(Given data)

This is an optimization exercise on Yosys and OpenROAD, whose aim is small area and a short achievable clock period, not a production implementation.
RTL that was checked went through simulation tests only; none was proved equivalent to the original.
The RTL of run 1 was laid out without a check of its function.
Power is estimated from default activity; no workload was simulated.

### flow/config.mk
export PLATFORM = sky130hd
export DESIGN_NAME = cpuTop
export DESIGN_NICKNAME = cpuTop
export VERILOG_FILES = /design/flow/design.v
export SDC_FILE = /design/flow/constraint.sdc
export NUM_CORES = 4
export LEC_CHECK = 0
export CAP_MARGIN = 20
export CORE_MARGIN = 2
export CORE_UTILIZATION = 65
export PLACE_DENSITY = 0.75
export SETUP_SLACK_MARGIN = 5
export SLEW_MARGIN = 20
export TNS_END_PERCENT = 20
### flow/run.sh
#!/bin/bash
# synth_recipe.tcl (not shown) runs the flow's synth.tcl, then flattens the netlist and writes it again
# the make line also repeats each setting of config.mk as NAME=value (left out here)
make -C /OpenROAD-flow-scripts/flow DESIGN_CONFIG=/design/flow/config.mk WORK_HOME=/design/flow/orfs CLKGATE_MAP_FILE= SYNTH_SCRIPT=/design/flow/synth_recipe.tcl finish
### flow/constraint.sdc
create_clock -name core_clock -period 12.0 [get_ports {Clock}]
set_input_delay 2.4000 -clock core_clock [delete_from_list [all_inputs] [get_ports {Clock}]]
set_output_delay 2.4000 -clock core_clock [all_outputs]
set_load 0.01 [all_outputs]
### flow/design.v
package cpuPkg;
	localparam int wordW = 32;                    
	localparam int regAddrW = 5;                  
	typedef logic [wordW-1:0] wordT;
	typedef logic [regAddrW-1:0] regAddrT;
	typedef enum logic [5:0] {
		opRType = 6'b000000,
		opJ     = 6'b000010,
		opBeq   = 6'b000100,
		opAddi  = 6'b001000,
		opAddiu = 6'b001001,
		opSlti  = 6'b001010,
		opSltiu = 6'b001011,
		opAndi  = 6'b001100,
		opOri   = 6'b001101,
		opXori  = 6'b001110,
		opLui   = 6'b001111,
		opLw    = 6'b100011,
		opSw    = 6'b101011
	} opcodeT;
	typedef enum logic [5:0] {
		fnAdd  = 6'b100000,
		fnAddu = 6'b100001,
		fnSub  = 6'b100010,
		fnSubu = 6'b100011,
		fnAnd  = 6'b100100,
		fnOr   = 6'b100101,
		fnXor  = 6'b100110,
		fnNor  = 6'b100111,
		fnSlt  = 6'b101010,
		fnSltu = 6'b101011
	} funcT;
	typedef enum logic [3:0] {
		aluAnd  = 4'b0000,
		aluOr   = 4'b0001,
		aluAdd  = 4'b0010,
		aluSub  = 4'b0110,
		aluSlt  = 4'b0111,
		aluAddu = 4'b1000,
		aluSubu = 4'b1001,
		aluXor  = 4'b1010,
		aluSltu = 4'b1011,
		aluNor  = 4'b1100,
		aluLui  = 4'b1110
	} aluOpT;
	typedef struct packed {
		opcodeT opcode;
		regAddrT rs;
		regAddrT rt;
		regAddrT rd;
		logic [4:0] shamt;                    
		funcT func;
	} instrT;
endpackage
`timescale 1ns/1ps
module pcCounter
(
	input  logic Clock,
	input  logic rstN,
	input  logic [31:0] startPc,
	input  logic isJ,
	input  logic isBeq,
	input  logic eq,
	input  logic [25:0] target,
	input  logic [15:0] imm16,
	input  logic progWe,
	input  logic [5:0] progIdx,
	output logic [31:0] pc,
	output logic [63:0] fetchSel,
	output logic fetchHit
);
	logic [31:0] pcPlus4, branchPc, jumpPc, nextPc;
	logic taken;
	logic [5:0] seqIdx, tgtIdx, rstIdx;
	logic [63:0] seqSel, tgtSel, rstSel;
	assign pcPlus4 = pc + 32'd4;
	assign branchPc = pcPlus4 + {{14{imm16[15]}}, imm16, 2'b00};
	assign jumpPc = {pcPlus4[31:28], target, 2'b00};
	assign taken = isJ || (isBeq && eq);
	always_comb begin
		if (!rstN)
			nextPc = startPc;
		else if (isJ)
			nextPc = jumpPc;
		else if (isBeq && eq)
			nextPc = branchPc;
		else
			nextPc = pcPlus4;
	end
	always_ff @(posedge Clock)
		pc <= nextPc;
	assign seqIdx = pc[7:2] + 6'd1;
	assign tgtIdx = isJ ? target[5:0] : (seqIdx + imm16[5:0]);
	assign rstIdx = startPc[7:2];
	always_comb begin
		for (int i = 0; i < 64; i++) begin
			seqSel[i] = (seqIdx == 6'(i));
			tgtSel[i] = (tgtIdx == 6'(i));
			rstSel[i] = (rstIdx == 6'(i));
			fetchSel[i] = !rstN ? rstSel[i] : (taken ? tgtSel[i] : seqSel[i]);
		end
	end
	assign fetchHit = progWe && (!rstN ? (rstIdx == progIdx) :
	                             (taken ? (tgtIdx == progIdx) : (seqIdx == progIdx)));
endmodule
`timescale 1ns/1ps
module instrPacker
(
	input  logic [31:0] word,
	output logic [29:0] packedWord
);
	logic [5:0] op, fn;
	logic [3:0] cls;
	logic fnKnown;
	assign op = word[31:26];
	assign fn = word[5:0];
	assign fnKnown = (fn == 6'h20) || (fn == 6'h21) || (fn == 6'h22) || (fn == 6'h23) ||
	                 (fn == 6'h24) || (fn == 6'h25) || (fn == 6'h26) || (fn == 6'h27) ||
	                 (fn == 6'h2a) || (fn == 6'h2b);
	always_comb begin
		case (op)
			6'h00: cls = fnKnown ? 4'b0001 : 4'b0000;
			6'h02: cls = 4'b0010;
			6'h04: cls = 4'b0011;
			6'h2b: cls = 4'b0100;
			6'h08, 6'h09: cls = 4'b1000;
			6'h23: cls = 4'b1001;
			6'h0a: cls = 4'b1010;
			6'h0b: cls = 4'b1011;
			6'h0c: cls = 4'b1100;
			6'h0d: cls = 4'b1101;
			6'h0e: cls = 4'b1110;
			6'h0f: cls = 4'b1111;
			default: cls = 4'b0000;
		endcase
	end
	assign packedWord = {cls, word[25:0]};
endmodule
module instrDecoder
(
	input  logic [29:0] instr,
	output logic isJ,
	output logic isBeq,
	output logic isLw,
	output logic isSw,
	output logic regWrite,
	output logic [4:0] destReg,
	output logic useImm,                         
	output logic signExt,                        
	output logic subMode,                        
	output logic selSum,                         
	output logic selAnd,
	output logic selOr,
	output logic selXor,
	output logic selNor,
	output logic selSlt,
	output logic selSltu,
	output logic selLui
);
	logic [3:0] cls;
	logic [5:0] fn;
	logic isR, isI, rAdd, rSub, rAnd, rOr, rXor, rNor, rSlt, rSltu;
	logic iAdd, iSlt, iSltu, iAnd, iOr, iXor, iLui;
	assign cls = instr[29:26];
	assign fn = instr[5:0];
	assign isR   = (cls == 4'b0001);
	assign isJ   = (cls == 4'b0010);
	assign isBeq = (cls == 4'b0011);
	assign isSw  = (cls == 4'b0100);
	assign isI   = cls[3];
	assign iAdd  = (cls == 4'b1000);
	assign isLw  = (cls == 4'b1001);
	assign iSlt  = (cls == 4'b1010);
	assign iSltu = (cls == 4'b1011);
	assign iAnd  = (cls == 4'b1100);
	assign iOr   = (cls == 4'b1101);
	assign iXor  = (cls == 4'b1110);
	assign iLui  = (cls == 4'b1111);
	assign rAdd  = isR && (fn[3:1] == 3'b000);
	assign rSub  = isR && (fn[3:1] == 3'b001);
	assign rAnd  = isR && (fn[3:0] == 4'b0100);
	assign rOr   = isR && (fn[3:0] == 4'b0101);
	assign rXor  = isR && (fn[3:0] == 4'b0110);
	assign rNor  = isR && (fn[3:0] == 4'b0111);
	assign rSlt  = isR && (fn[3:0] == 4'b1010);
	assign rSltu = isR && (fn[3:0] == 4'b1011);
	assign selSum  = rAdd || rSub || iAdd;
	assign selAnd  = rAnd || iAnd;
	assign selOr   = rOr || iOr;
	assign selXor  = rXor || iXor;
	assign selNor  = rNor;
	assign selSlt  = rSlt || iSlt;
	assign selSltu = rSltu || iSltu;
	assign selLui  = iLui;
	assign useImm  = !isR;
	assign signExt = iAdd || iSlt;
	assign subMode = rSub || rSlt || rSltu || iSlt || iSltu;
	assign regWrite = isR || isI;
	assign destReg  = isR ? instr[15:11] : instr[20:16];
endmodule
`timescale 1ns/1ps
module registerFile
(
	input  logic Clock,
	input  logic rstN,
	input  logic [4:0] readA,
	input  logic [4:0] readB,
	input  logic [4:0] writeAddr,
	input  logic writeEn,
	input  logic [31:0] writeData,
	output logic [31:0] busA,
	output logic [31:0] busB
);
	logic [31:1][31:0] regs;
	logic [31:1] valid;
	logic [31:1] wSel, selA, selB;
	always_comb begin
		for (int i = 1; i < 32; i++) begin
			wSel[i] = writeEn && (writeAddr == 5'(i));
			selA[i] = valid[i] && (readA == 5'(i));
			selB[i] = valid[i] && (readB == 5'(i));
		end
	end
	always_ff @(posedge Clock) begin
		for (int i = 1; i < 32; i++) begin
			if (!rstN)
				valid[i] <= 1'b0;
			else if (wSel[i])
				valid[i] <= 1'b1;
		end
	end
	always_ff @(posedge Clock) begin
		for (int i = 1; i < 32; i++)
			if (rstN && wSel[i])
				regs[i] <= writeData;
	end
	always_comb begin
		busA = '0;
		busB = '0;
		for (int i = 1; i < 32; i++) begin
			busA = busA | (regs[i] & {32{selA[i]}});
			busB = busB | (regs[i] & {32{selB[i]}});
		end
	end
endmodule
`timescale 1ns/1ps
module executeUnit
(
	input  logic [31:0] busA,
	input  logic [31:0] busB,
	input  logic [15:0] imm16,
	input  logic useImm,
	input  logic signExt,
	input  logic subMode,
	input  logic selSum,
	input  logic selAnd,
	input  logic selOr,
	input  logic selXor,
	input  logic selNor,
	input  logic selSlt,
	input  logic selSltu,
	input  logic selLui,
	output logic [31:0] result
);
	logic [31:0] opB, addB, sum;
	logic carry, lt, ltu;
	assign opB = useImm ? {{16{signExt & imm16[15]}}, imm16} : busB;
	assign addB = subMode ? ~opB : opB;
	assign {carry, sum} = {1'b0, busA} + {1'b0, addB} + {32'd0, subMode};
	assign ltu = ~carry;                                         
	assign lt = (busA[31] ^ opB[31]) ? busA[31] : sum[31];
	assign result = ({32{selSum}} & sum) |
	                ({32{selAnd}} & (busA & opB)) |
	                ({32{selOr}}  & (busA | opB)) |
	                ({32{selXor}} & (busA ^ opB)) |
	                ({32{selNor}} & ~(busA | opB)) |
	                {31'd0, (selSlt & lt) | (selSltu & ltu)} |
	                ({32{selLui}} & {imm16, 16'h0000});
endmodule
`timescale 1ns/1ps
module wordMemory
#(
	parameter int depth = 64,
	parameter int width = 32
) (
	input  logic Clock,
	input  logic [depth-1:0] writeSel,            
	input  logic [width-1:0] writeData,
	input  logic [depth-1:0] readSel,             
	output logic [width-1:0] readData
);
	logic [depth-1:0][width-1:0] mem;
	always_ff @(posedge Clock) begin
		for (int i = 0; i < depth; i++)
			if (writeSel[i])
				mem[i] <= writeData;
	end
	always_comb begin
		readData = '0;
		for (int i = 0; i < depth; i++)
			readData = readData | (mem[i] & {width{readSel[i]}});
	end
endmodule
module sumDecoder
#(
	parameter int w = 6
) (
	input  logic [w-1:0] x,
	input  logic [w-1:0] y,
	input  logic cin,
	output logic [2**w-1:0] sel
);
	logic [w-1:0][1:0][1:0] need;
	for (genvar j = 0; j < w; j++) begin : gBit
		for (genvar a = 0; a < 2; a++) begin : gK
			for (genvar b = 0; b < 2; b++) begin : gKm1
				if (j == 0) begin : gLow
					assign need[j][a][b] = ((x[0] ^ y[0]) ^ 1'(a)) == cin;
				end else begin : gUp
					assign need[j][a][b] = ((x[j] ^ y[j]) ^ 1'(a)) ==
					                       ((x[j-1] & y[j-1]) | ((x[j-1] | y[j-1]) & ~1'(b)));
				end
			end
		end
	end
	for (genvar k = 0; k < 2**w; k++) begin : gRow
		logic [w-1:0] terms;
		for (genvar j = 0; j < w; j++) begin : gTerm
			assign terms[j] = need[j][(k >> j) & 1][(j == 0) ? 0 : ((k >> (j - 1)) & 1)];
		end
		assign sel[k] = &terms;
	end
endmodule
`timescale 1ns/1ps
module cpuTop
#(
	parameter int imemDepth = 64,              
	parameter int dmemDepth = 64
) (
	input  logic Clock,
	input  logic rstN,
	input  logic [31:0] startPc,
	input  logic progWe,
	input  logic [31:0] progAddr,
	input  logic [31:0] progData,
	output logic [31:0] pc,
	output logic [31:0] dMemOut
);
	logic [29:0] instrReg, fetchWord, progPacked;
	logic [63:0] fetchSel, progSel, storeSel, loadSel;
	logic fetchHit;
	logic isJ, isBeq, isLw, isSw, regWrite, useImm, signExt, subMode;
	logic selSum, selAnd, selOr, selXor, selNor, selSlt, selSltu, selLui;
	logic [4:0] destReg;
	logic [31:0] busA, busB, busW, aluResult, loadWord;
	logic memCarry;
	logic eq;
	pcCounter uPc (
		.Clock(Clock), .rstN(rstN), .startPc(startPc), .isJ(isJ), .isBeq(isBeq), .eq(eq),
		.target(instrReg[25:0]), .imm16(instrReg[15:0]), .progWe(progWe),
		.progIdx(progAddr[7:2]), .pc(pc), .fetchSel(fetchSel), .fetchHit(fetchHit)
	);
	always_comb
		for (int i = 0; i < 64; i++)
			progSel[i] = progWe && (progAddr[7:2] == 6'(i));
	instrPacker uPack (.word(progData), .packedWord(progPacked));
	wordMemory #(.depth(64), .width(30)) uImem (
		.Clock(Clock), .writeSel(progSel), .writeData(progPacked),
		.readSel(fetchSel), .readData(fetchWord)
	);
	always_ff @(posedge Clock)
		instrReg <= fetchHit ? progPacked : fetchWord;
	instrDecoder uDec (
		.instr(instrReg), .isJ(isJ), .isBeq(isBeq), .isLw(isLw), .isSw(isSw),
		.regWrite(regWrite), .destReg(destReg), .useImm(useImm), .signExt(signExt),
		.subMode(subMode), .selSum(selSum), .selAnd(selAnd), .selOr(selOr), .selXor(selXor),
		.selNor(selNor), .selSlt(selSlt), .selSltu(selSltu), .selLui(selLui)
	);
	registerFile uRegs (
		.Clock(Clock), .rstN(rstN), .readA(instrReg[25:21]), .readB(instrReg[20:16]),
		.writeAddr(destReg), .writeEn(regWrite), .writeData(busW),
		.busA(busA), .busB(busB)
	);
	executeUnit uExec (
		.busA(busA), .busB(busB), .imm16(instrReg[15:0]), .useImm(useImm), .signExt(signExt),
		.subMode(subMode), .selSum(selSum), .selAnd(selAnd), .selOr(selOr), .selXor(selXor),
		.selNor(selNor), .selSlt(selSlt), .selSltu(selSltu), .selLui(selLui), .result(aluResult)
	);
	assign eq = (busA == busB);                       
	assign memCarry = (busA[1] & instrReg[1]) | ((busA[1] | instrReg[1]) & busA[0] & instrReg[0]);
	sumDecoder #(.w(6)) uMemDec (.x(busA[7:2]), .y(instrReg[7:2]), .cin(memCarry), .sel(loadSel));
	always_comb
		for (int i = 0; i < 64; i++)
			storeSel[i] = rstN && isSw && loadSel[i];
	wordMemory #(.depth(64), .width(32)) uDmem (
		.Clock(Clock), .writeSel(storeSel), .writeData(busB),
		.readSel(loadSel), .readData(loadWord)
	);
	assign busW = isLw ? loadWord : aluResult;
	always_ff @(posedge Clock) begin
		if (!rstN)
			dMemOut <= '0;
		else if (isLw)
			dMemOut <= loadWord;
	end
endmodule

(End Given data)

Task prompt: Only certain lines are wanted. Please return exactly those from the top of the data through the line with "export SETUP_SLACK_MARGIN = 5".

Solution to this exercise:
This is an optimization exercise on Yosys and OpenROAD, whose aim is small area and a short achievable clock period, not a production implementation.
RTL that was checked went through simulation tests only; none was proved equivalent to the original.
The RTL of run 1 was laid out without a check of its function.
Power is estimated from default activity; no workload was simulated.

### flow/config.mk
export PLATFORM = sky130hd
export DESIGN_NAME = cpuTop
export DESIGN_NICKNAME = cpuTop
export VERILOG_FILES = /design/flow/design.v
export SDC_FILE = /design/flow/constraint.sdc
export NUM_CORES = 4
export LEC_CHECK = 0
export CAP_MARGIN = 20
export CORE_MARGIN = 2
export CORE_UTILIZATION = 65
export PLACE_DENSITY = 0.75
export SETUP_SLACK_MARGIN = 5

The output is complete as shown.